- [Exercise brief] What you return must be the lines of the data that hold the word "enum".

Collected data
-*-*-
`src/rtl/mxbus_pkg.sv`:
```
package mxbus_pkg;

   typedef enum logic [1:0] {
      MUX_PLAIN = 2'b00,
      MUX_AAD   = 2'b01,
      MUX_AD    = 2'b10,
      MUX_RSV   = 2'b11
   } mux_mode_t;

   localparam logic [1:0] SZ_8BIT  = 2'b00;
   localparam logic [1:0] SZ_16BIT = 2'b01;

   typedef struct packed {
      mux_mode_t  mux;
      logic [1:0] size;
      logic       wait_en;
   } strap_cfg_t;

   typedef enum logic [2:0] {
      ST_IDLE = 3'd0,
      ST_PH1  = 3'd1,
      ST_GAP  = 3'd2,
      ST_PH2  = 3'd3,
      ST_RD   = 3'd4,
      ST_ACK  = 3'd5,
      ST_ERR  = 3'd6
   } seq_state_t;

endpackage

```
`src/rtl/mxbus_strap_cap.sv`:
```
module mxbus_strap_cap
   import mxbus_pkg::*;
(
   input  logic       clk_i,
   input  logic       rst_n_i,
   input  logic [1:0] mux_i,
   input  logic [1:0] size_i,
   input  logic       wait_en_i,
   output strap_cfg_t cfg_o,
   output logic       cfg_ok_o
);

   strap_cfg_t cfg_q;

   always_ff @(posedge clk_i) begin
      if (!rst_n_i) begin
         cfg_q.mux     <= mux_mode_t'(mux_i);
         cfg_q.size    <= size_i;
         cfg_q.wait_en <= wait_en_i;
      end
   end

   assign cfg_o    = cfg_q;
   assign cfg_ok_o = (cfg_q.mux != MUX_RSV) && !cfg_q.size[1]
                     && !((cfg_q.mux == MUX_AAD) && (cfg_q.size == SZ_8BIT));


   strap_hold_chk: assert property (@(posedge clk_i) disable iff (!rst_n_i)
      1'b1 |=> $stable(cfg_q));

endmodule

```
`src/rtl/mxbus_addr_fmt.sv`:
```
module mxbus_addr_fmt
   import mxbus_pkg::*;
#(
   parameter int ADDR_W = 27,
   parameter int AD_W   = 16
) (
   input  mux_mode_t         mux_i,
   input  logic              phase2_i,
   input  logic [ADDR_W-1:0] addr_i,
   output logic [AD_W-1:0]   ad_o,
   output logic [ADDR_W-1:0] a_o
);

   localparam int HI_W   = ADDR_W - AD_W;
   localparam int AAD1_W = ADDR_W - 1 - AD_W;

   logic [AD_W-1:0] aad_first;
   logic [AD_W-1:0] aad_second;

   generate
      if (HI_W < 2 || AAD1_W > AD_W) begin : g_bad_split
         $error("mxbus_addr_fmt: address does not split across the shared lines");
      end
      if (AAD1_W == AD_W) begin : g_first_full
         assign aad_first = addr_i[ADDR_W-1:AD_W+1];
      end else begin : g_first_ext
         assign aad_first = {{(AD_W-AAD1_W){1'b0}}, addr_i[ADDR_W-1:AD_W+1]};
      end
   endgenerate

   assign aad_second = addr_i[AD_W:1];

   always_comb begin
      unique case (mux_i)
         MUX_AD: begin
            ad_o = addr_i[AD_W-1:0];
            a_o  = {addr_i[ADDR_W-1:AD_W], {AD_W{1'b0}}};
         end
         MUX_AAD: begin
            ad_o = phase2_i ? aad_second : aad_first;
            a_o  = '0;
         end
         default: begin
            ad_o = '0;
            a_o  = addr_i;
         end
      endcase
   end

endmodule

```
`src/rtl/mxbus_seq_fsm.sv`:
```
module mxbus_seq_fsm
   import mxbus_pkg::*;
#(
   parameter int ADDR_W      = 27,
   parameter int AD_W        = 16,
   parameter int ADV_LOW_CYC = 2,
   parameter int GAP_CYC     = 1,
   parameter int OE_CYC      = 4
) (
   input  logic              clk_i,
   input  logic              rst_n_i,
   input  mux_mode_t         mux_i,
   input  logic [1:0]        size_i,
   input  logic              cfg_ok_i,
   input  logic              req_i,
   input  logic [ADDR_W-1:0] addr_i,
   input  logic              wait_act_i,
   input  logic [AD_W-1:0]   ad_i,
   output logic              ack_o,
   output logic              err_o,
   output logic [AD_W-1:0]   rdata_o,
   output logic              cs_n_o,
   output logic              adv_n_o,
   output logic              oe_n_o,
   output logic              drive_o,
   output logic              phase2_o,
   output logic [ADDR_W-1:0] addr_q_o
);

   localparam int BYTE_W  = 8;
   localparam int MAX_AG  = (ADV_LOW_CYC > GAP_CYC) ? ADV_LOW_CYC : GAP_CYC;
   localparam int CNT_MAX = (MAX_AG > OE_CYC) ? MAX_AG : OE_CYC;
   localparam int CNT_W   = (CNT_MAX < 2) ? 1 : $clog2(CNT_MAX);
   localparam logic [CNT_W-1:0] ADV_LAST = CNT_W'(ADV_LOW_CYC - 1);
   localparam logic [CNT_W-1:0] GAP_LAST = CNT_W'(GAP_CYC - 1);
   localparam logic [CNT_W-1:0] OE_LAST  = CNT_W'(OE_CYC - 1);

   generate
      if (ADV_LOW_CYC < 1 || GAP_CYC < 1 || OE_CYC < 1) begin : g_bad_cyc
         $error("mxbus_seq_fsm: every phase needs at least one clock");
      end
      if (AD_W <= BYTE_W) begin : g_bad_width
         $error("mxbus_seq_fsm: shared lines must be wider than one byte");
      end
   endgenerate

   seq_state_t        state_q;
   logic [CNT_W-1:0]  cnt_q;
   logic [ADDR_W-1:0] addr_q;
   logic [AD_W-1:0]   rdata_q;
   logic [AD_W-1:0]   rd_word;

   assign rd_word = (size_i == SZ_8BIT) ? {{(AD_W-BYTE_W){1'b0}}, ad_i[BYTE_W-1:0]} : ad_i;

   always_ff @(posedge clk_i) begin
      if (!rst_n_i) begin
         state_q <= ST_IDLE;
         cnt_q   <= '0;
         addr_q  <= '0;
         rdata_q <= '0;
      end else begin
         unique case (state_q)
            ST_IDLE: begin
               if (req_i) begin
                  cnt_q   <= '0;
                  addr_q  <= addr_i;
                  state_q <= cfg_ok_i ? ST_PH1 : ST_ERR;
               end
            end
            ST_PH1, ST_PH2: begin
               if (cnt_q == ADV_LAST) begin
                  cnt_q   <= '0;
                  state_q <= ((state_q == ST_PH1) && (mux_i == MUX_AAD)) ? ST_GAP : ST_RD;
               end else begin
                  cnt_q <= cnt_q + 1'b1;
               end
            end
            ST_GAP: begin
               if (cnt_q == GAP_LAST) begin
                  cnt_q   <= '0;
                  state_q <= ST_PH2;
               end else begin
                  cnt_q <= cnt_q + 1'b1;
               end
            end
            ST_RD: begin
               if (!wait_act_i) begin
                  if (cnt_q == OE_LAST) begin
                     cnt_q   <= '0;
                     rdata_q <= rd_word;
                     state_q <= ST_ACK;
                  end else begin
                     cnt_q <= cnt_q + 1'b1;
                  end
               end
            end
            default: state_q <= ST_IDLE;
         endcase
      end
   end

   assign ack_o    = (state_q == ST_ACK) || (state_q == ST_ERR);
   assign err_o    = (state_q == ST_ERR);
   assign rdata_o  = rdata_q;
   assign cs_n_o   = (state_q == ST_IDLE) || (state_q == ST_ERR);
   assign adv_n_o  = !((state_q == ST_PH1) || (state_q == ST_PH2));
   assign oe_n_o   = (state_q != ST_RD);
   assign drive_o  = (state_q == ST_PH1) || (state_q == ST_GAP) || (state_q == ST_PH2);
   assign phase2_o = (state_q == ST_PH2);
   assign addr_q_o = addr_q;


   ack_single_chk: assert property (@(posedge clk_i) disable iff (!rst_n_i)
      ack_o |=> !ack_o);


   cs_release_chk: assert property (@(posedge clk_i) disable iff (!rst_n_i)
      (ack_o && !err_o) |=> cs_n_o);


   err_quiet_chk: assert property (@(posedge clk_i) disable iff (!rst_n_i)
      err_o |-> (cs_n_o && adv_n_o && oe_n_o));


   gap_before_ph2_chk: assert property (@(posedge clk_i) disable iff (!rst_n_i)
      $rose(phase2_o) |-> $past(state_q == ST_GAP));


   wait_stretch_chk: assert property (@(posedge clk_i) disable iff (!rst_n_i)
      (!oe_n_o && wait_act_i) |=> !oe_n_o);

endmodule

```
`src/rtl/mxbus_addr_seq.sv`:
```
module mxbus_addr_seq
   import mxbus_pkg::*;
#(
   parameter int ADDR_W      = 27,
   parameter int AD_W        = 16,
   parameter int WAIT_N      = 2,
   parameter int ADV_LOW_CYC = 2,
   parameter int GAP_CYC     = 1,
   parameter int OE_CYC      = 4
) (
   input  logic              clk_i,
   input  logic              rst_n_i,
   input  logic [1:0]        strap_mux_i,
   input  logic [1:0]        strap_size_i,
   input  logic              strap_wait_en_i,
   input  logic              req_i,
   input  logic [ADDR_W-1:0] addr_i,
   output logic              ack_o,
   output logic              err_o,
   output logic [AD_W-1:0]   rdata_o,
   output logic              cs_n_o,
   output logic              adv_n_o,
   output logic              oe_n_o,
   output logic [AD_W-1:0]   ad_o,
   output logic              ad_oe_o,
   input  logic [AD_W-1:0]   ad_i,
   output logic [ADDR_W-1:0] a_o,
   input  logic [WAIT_N-1:0] wait_i
);

   strap_cfg_t        cfg;
   logic              cfg_ok;
   logic              wait_act;
   logic              drive;
   logic              phase2;
   logic [ADDR_W-1:0] addr_q;
   logic [AD_W-1:0]   fmt_ad;
   logic [ADDR_W-1:0] fmt_a;

   generate
      if (WAIT_N < 1) begin : g_bad_wait
         $error("mxbus_addr_seq: at least one wait line is needed");
      end else if (WAIT_N > 1) begin : g_wait_spare
         logic unused_wait_hi;
         assign unused_wait_hi = ^wait_i[WAIT_N-1:1];
      end
   endgenerate

   mxbus_strap_cap u_strap (
      .clk_i     (clk_i),
      .rst_n_i   (rst_n_i),
      .mux_i     (strap_mux_i),
      .size_i    (strap_size_i),
      .wait_en_i (strap_wait_en_i),
      .cfg_o     (cfg),
      .cfg_ok_o  (cfg_ok)
   );

   assign wait_act = cfg.wait_en & wait_i[0];

   mxbus_seq_fsm #(
      .ADDR_W      (ADDR_W),
      .AD_W        (AD_W),
      .ADV_LOW_CYC (ADV_LOW_CYC),
      .GAP_CYC     (GAP_CYC),
      .OE_CYC      (OE_CYC)
   ) u_fsm (
      .clk_i      (clk_i),
      .rst_n_i    (rst_n_i),
      .mux_i      (cfg.mux),
      .size_i     (cfg.size),
      .cfg_ok_i   (cfg_ok),
      .req_i      (req_i),
      .addr_i     (addr_i),
      .wait_act_i (wait_act),
      .ad_i       (ad_i),
      .ack_o      (ack_o),
      .err_o      (err_o),
      .rdata_o    (rdata_o),
      .cs_n_o     (cs_n_o),
      .adv_n_o    (adv_n_o),
      .oe_n_o     (oe_n_o),
      .drive_o    (drive),
      .phase2_o   (phase2),
      .addr_q_o   (addr_q)
   );

   mxbus_addr_fmt #(
      .ADDR_W (ADDR_W),
      .AD_W   (AD_W)
   ) u_fmt (
      .mux_i    (cfg.mux),
      .phase2_i (phase2),
      .addr_i   (addr_q),
      .ad_o     (fmt_ad),
      .a_o      (fmt_a)
   );

   assign ad_oe_o = drive && (cfg.mux != MUX_PLAIN);
   assign ad_o    = ad_oe_o ? fmt_ad : '0;
   assign a_o     = cs_n_o ? '0 : fmt_a;


   oe_float_chk: assert property (@(posedge clk_i) disable iff (!rst_n_i)
      !oe_n_o |-> !ad_oe_o);


   plain_no_drive_chk: assert property (@(posedge clk_i) disable iff (!rst_n_i)
      (cfg.mux == MUX_PLAIN) |-> !ad_oe_o);


   idle_quiet_chk: assert property (@(posedge clk_i) disable iff (!rst_n_i)
      cs_n_o |-> (adv_n_o && oe_n_o && !ad_oe_o));

endmodule

```
`config.mk`:
```
export PLATFORM = sky130hd
export DESIGN_NAME = mxbus_addr_seq
export DESIGN_NICKNAME = d
export VERILOG_FILES = /design/src/rtl/mxbus_pkg.sv /design/src/rtl/mxbus_strap_cap.sv /design/src/rtl/mxbus_addr_fmt.sv /design/src/rtl/mxbus_seq_fsm.sv /design/src/rtl/mxbus_addr_seq.sv
export SDC_FILE = /design/constraint.sdc
export NUM_CORES = 1
export LEC_CHECK = 0
export BUFFER_PORTS_ARGS = -buffer_cell sky130_fd_sc_hd__buf_2
export CORE_UTILIZATION = 48
export CTS_CLUSTER_DIAMETER = 120
export CTS_CLUSTER_SIZE = 10
export DETAILED_ROUTE_END_ITERATION = 7
export PLACE_DENSITY = 0.8
export SLEW_MARGIN = 25
export SYNTH_ARGS = -nofsm -noshare
export SYNTH_HDL_FRONTEND = slang
export SYNTH_SLANG_ARGS = --single-unit
```
`constraint.sdc`:
```
create_clock -name clk_i -period 1.9 [get_ports clk_i]
set_input_delay 0.095 -clock clk_i [delete_from_list [all_inputs] [get_ports clk_i]]
set_output_delay 0.095 -clock clk_i [all_outputs]
set_load 0.01 [all_outputs]
```
After elaboration in Yosys (flattened, before gate mapping)
Cells that the tools add are included.
W data, S select, Z words.
{ "word_totals": {"ff_bits": 53, "latchBits": 0, "ram_bits": 0, "mem_bits_ro": 0, "in_bits": 53, "out_inout_bits": 65, "wordCells": 70, "memories": 0} }
{ "classes": {"add_sub_neg": 1, "mul": 0, "div": 0, "order_cmp": 0, "eq_ne": 17, "shifts": 0, "mux": 20, "n_bitwise": 2, "n_reduce_logical": 23} }
{ "ops": {"columns": ["operator", "count"], "rows": [
  ["$pmux W27 S2", 1],
  ["$mux W16", 3],
  ["$pmux W16 S2", 1],
  ["$mux W27", 1],
  ["$mux W3", 7],
  ["$pmux W3 S4", 1],
  ["$mux W2", 5],
  ["$eq A3 B3 Y1 const B", 3],
  ["$pmux W2 S4", 1],
  ["$eq A3 B2 Y1 const B", 2],
  ["$ne A2 B1 Y1 const B", 3],
  ["$ne A2 B2 Y1 const B", 3],
  ["$reduce_and A3 Y1", 2],
  ["$logic_and A1 B1 Y1", 5],
  ["$logic_or A1 B1 Y1", 5],
  ["$reduce_and A5 Y1", 1],
  ["$eq A2 B1 Y1 const B", 2],
  ["$eq A2 B2 Y1 const B", 2],
  ["$logic_not A2 Y1", 2],
  ["$reduce_bool A4 Y1", 1],
  ["$eq A3 B1 Y1 const B", 1],
  ["$logic_not A1 Y1", 3],
  ["$logic_not A3 Y1", 1],
  ["$ne A3 B3 Y1 const B", 1],
  ["6 further kinds", 6]
]} }

Longest topological paths before layout
{ "logic_depth": {"word_depth": 7, "depth_mapped": 7, "mapped_depth_nobuf": 6} }

By module
Synthesis repeated with hierarchy kept, for this count alone.
{ "hier_totals": {"hier_cells": 388, "area_unflattened_um2": 3276.9} }
{ "modules_own_cells": {"columns": ["mod", "instances", "cells_per_inst", "area_each_um2"], "rows": [
  ["mxbus_seq_fsm", 1, 251, 2142.1],
  ["mxbus_addr_fmt", 1, 76, 549.3],
  ["mxbus_addr_seq", 1, 53, 416.6],
  ["mxbus_strap_cap", 1, 8, 168.9]
]} }

Worst setup path after synthesis
Ideal clock, no wire load.
{ "synth_path": {"path_kind": "flip-flop to output port", "from": "register u_strap.cfg_q, in the netlist u_strap.cfg_o[3]", "to": "output ad_o[10]", "arrival_ns": 1.544, "path_slack_ns": 0.261, "stages_incl_launch_ff": 7, "cell_sequence": "edfxtp_1 -> inv_1 -> ha_1 -> nor3_1 -> nand2_1 -> buf_2 -> nor2_1"} }
{ "synth_via": {"elab_chain_len": 3} }
{ "synth_rtl": {"columns": ["element", "line", "source"], "rows": [
  ["start: declaration", "mxbus_strap_cap.sv:13", "strap_cfg_t cfg_q;"],
  ["$reduce_bool A2 Y1", "mxbus_addr_seq.sv:99", "assign ad_oe_o = drive && (cfg.mux != MUX_PLAIN);"],
  ["$logic_and A1 B1 Y1", "mxbus_addr_seq.sv:99", null],
  ["via ad_oe_o", "mxbus_addr_seq.sv:25", "output logic ad_oe_o,"],
  ["$mux W16", "mxbus_addr_seq.sv:100", "assign ad_o = ad_oe_o ? fmt_ad : '0;"],
  ["end: declaration", "mxbus_addr_seq.sv:24", "output logic [AD_W-1:0] ad_o,"]
]} }
The timed path passes the listed nets, and every way through them passes these cells.

Worst setup path after layout
{ "layout_path": {"from": "register u_strap.cfg_q, in the netlist u_strap.cfg_o[4]", "to": "output ad_o[15]"} }
{ "layout_via": {"elab_chain_len": 3} }
{ "layout_rtl": {"columns": ["element", "line", "source"], "rows": [
  ["$eq A2 B1 Y1, or another cell as far along", "mxbus_addr_fmt.sv:34", "unique case (mux_i)"],
  ["$pmux W16 S2 / $logic_and A1 B1 Y1 (equally long branches)", "mxbus_addr_fmt.sv:34, mxbus_addr_seq.sv:99", null],
  ["$mux W16 *", "mxbus_addr_seq.sv:100", null]
]} }
Mark *: on every way between the ends. The rest lies on a longest branch, timed or not.

==> metrics.txt <==
outcome completed; pins over their slew limit 0; Tcrit/Tclk final a little over nine tenths; Max Cap Viol 0; post-layout minimum cycle time 1.85 ns; final setup violation count 0; FF+latch count, synth 53; YS warnings 0; post-synth top area cell dfxtp_1; leakage power approximately 1.7 nW; Synth Flop Type dfxtp_1; Chip Width between 70 and 80 µm; post-layout util roughly two thirds; Num CTS Buffers 5; die height 78.4 µm; largest net degree at the start of global routing 28; pre-CTS setup slack ~0.021 ns; grt total ovfl 0; critical path fanouts, max 6; Final Skew between 0.004 and 0.005 ns; worst endpoint required time about 1.8 ns; data arrival time of the worst path approximately 1.8 ns; Synth Area per Inst ~8 µm²; Rows 27; Setup crit start kind flip-flop; gr usage total 23.0%; Post-Route Setup TNS 0 ns; Async S/R FF share, synth 0%; first-pass GRT wire length 11.3 mm; Synth cell types between 40 and 50; number of synthesized flops with an enable pin 5; routed length per instance roughly 14 µm; drt first pass iters 4; clock tree buffer depth 2; CTS tree built; critical path type flip-flop to primary output; Hold Crit Class primary input to flip-flop; setup ws final 0.0513 ns; DR vias/cell between 5 and 6; clock sinks 53; area grow syn2layout 31.6%; Placement Cell Area about 0.0034 mm²; synthesized area between 0.002 and 0.003 mm²; Max Fclk approximately 540 MHz; ANT cells 0; Pwr Density between 1000 and 1500 mW/mm²; Max IR drop VDD 0.603 mV; port buffer count between 100 and 150; via count roughly 2.8k; layout cells sized above 1 37.7%; placed wire-length estimate 5.18 mm; Worst-Margin Slew about 0.46 ns; total power draw between 3 and 4 mW; core area roughly 0.0056 mm²; synthesized netlist cell count 348; IO Count around 120; H-tree Lvls 2; initial antenna violation count 0; Seq/Total Area, Yosys between 30% and 40%; final WL 7.32 mm; routability cong. 0.876; detailed-route DRC error count 0; Hold Worst Slack between 0.015 and 0.02 ns; Setup crit end kind primary output; CTS clk-pin slew, worst paths roughly 0.090 ns; final count of hold timing violations 0; Finished Cell Area 0.00369 mm²; share of the synthesized area in the top cell type 34.3%; total die area between 0.006 and 0.007 mm²; final non-filler cell total 542; Net Count, Synth 409; Initial Util about half; Placed Instances about 530; clock network latency to the later pin of the worst-skew pair approximately 0.30 ns; slew margin rel. between 60% and 70%; vias in the first global route roughly 2.6k; DR iter-0 viols 153; Final nets between 500 and 600; post-route ant nets 0; clock root buffer clkbuf_8; ranking of synthesized cells by area dfxtp_1 (34%), nand2_1 (11%), a21oi_1 (8.8%), and2_1 (6.3%), edfxtp_1 (5.4%)
critical path: stages, from the launching register on:
cell,delay [ns]
edfxtp_1,0.44
inv_2,0.10
ha_1,0.23
inv_1,0.10
nor2_4,0.18
a22oi_1,0.09
nor2_1,0.13
buf_2,0.18
sequential cells by signal (all words and copies together), names as in the netlist:
| signal | flops |
|---|---|
| u_fsm.state_q | 3 |
| u_fsm.cnt_q | 2 |
| u_fsm.rdata_o | 16 |
| u_fsm.addr_q_o | 27 |
| u_strap.cfg_o | 5 |
synthesized netlist by cell type (all sizes together) (3+ instances only):
| cell type | number |
|---|---|
| nand2 | 82 |
| and2 | 28 |
| edfxtp | 5 |
| buf | 13 |
| ha | 8 |
| o21ai | 4 |
| nor4b | 3 |
| nand3 | 11 |
| mux2 | 10 |
| a22oi | 16 |
| nor3b | 3 |
| inv | 10 |
| dfxtp | 48 |
| nor2 | 21 |
| nand3b | 3 |
| a21oi | 50 |
| clkbuf | 12 |
cells in the final DEF (no fill, tap or decap), types with 4 or more instances in the layout:
master	netlist	final
a21oi_1	49	48
a22oi_1	16	10
a22oi_2	0	6
and2_1	28	28
buf_2	4	116
buf_4	1	13
buf_6	7	4
clkbuf_8	0	5
dfxtp_1	48	45
dlygate4sd3_1	0	5
edfxtp_1	5	5
ha_1	8	7
inv_1	9	7
mux2_2	10	9
nand2_1	82	82
nand3_1	10	10
nor2_1	21	16
report_power, final:
group	total (mW)	leakage [nW]	switching, mW	internal (mW)
sequential	1.46	0.441	0.161	1.30
clock	0.624	0.0482	0.368	0.256
combinational	1.85	1.18	1.06	0.793
metal layers:
layer / vias to the layer above / track usage [%] / share of wire, %
li1: 1410 / - / -
met1: 1332 / 26.1 / 42
met2: 89 / 43.2 / 51
met3: 14 / 3.26 / 4.1
met4: 0 / 8.52 / 2.4
met5: - / 0 / 0
logic make-up after synthesis:
group                    share of synthesized area [%]
buffers and inverters                             7.46
AO/OA/AOI/OAI                                     16.7
multiplexers                                      4.38
adder cells (fa/ha/maj)                           3.57
flip-flops                                        39.6
XOR/XNOR                                         0.625
AND/OR/NAND/NOR                                   27.6
timing repair:
item                                   CTS  global route
endpoints found under the hold margin    5             0
buffers inserted                         0             3
gates cloned                             0             1
pin swaps                                0             5
hold buffers                             5             0
setup endpoints to repair               28            43
resized for setup                        3            27
final timing paths:
kind                                  start                               to  slack [ns]  cells after the start
max              u_strap.cfg_o[4]$_DFFE_PN_                         ad_o[15]        0.05                      7
min                              addr_i[11]  u_fsm.addr_q_o[11]$_SDFFE_PN0P_        0.02                      3
max reg2reg   u_fsm.state_q[0]$_SDFFE_PN0P_   u_fsm.rdata_o[11]$_SDFFE_PN0P_        0.33                      6
min reg2reg  u_fsm.rdata_o[13]$_SDFFE_PN0P_   u_fsm.rdata_o[13]$_SDFFE_PN0P_        0.45                      2
layout make-up:
class | instances | area (µm²)
inverters | 10 | 37.5
multi-input cells | 260 | 1570
clock inverters | 3 | 16.3
clock buffers | 5 | 68.8
well taps | 72 | 90.1
flip-flops and latches | 53 | 1110
fillers | 497 | 1890
repair buffers | 139 | 793
(Power assumes the default switching activity.)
-*-*-
- [Solution to this problem]
   typedef enum logic [1:0] {
   typedef enum logic [2:0] {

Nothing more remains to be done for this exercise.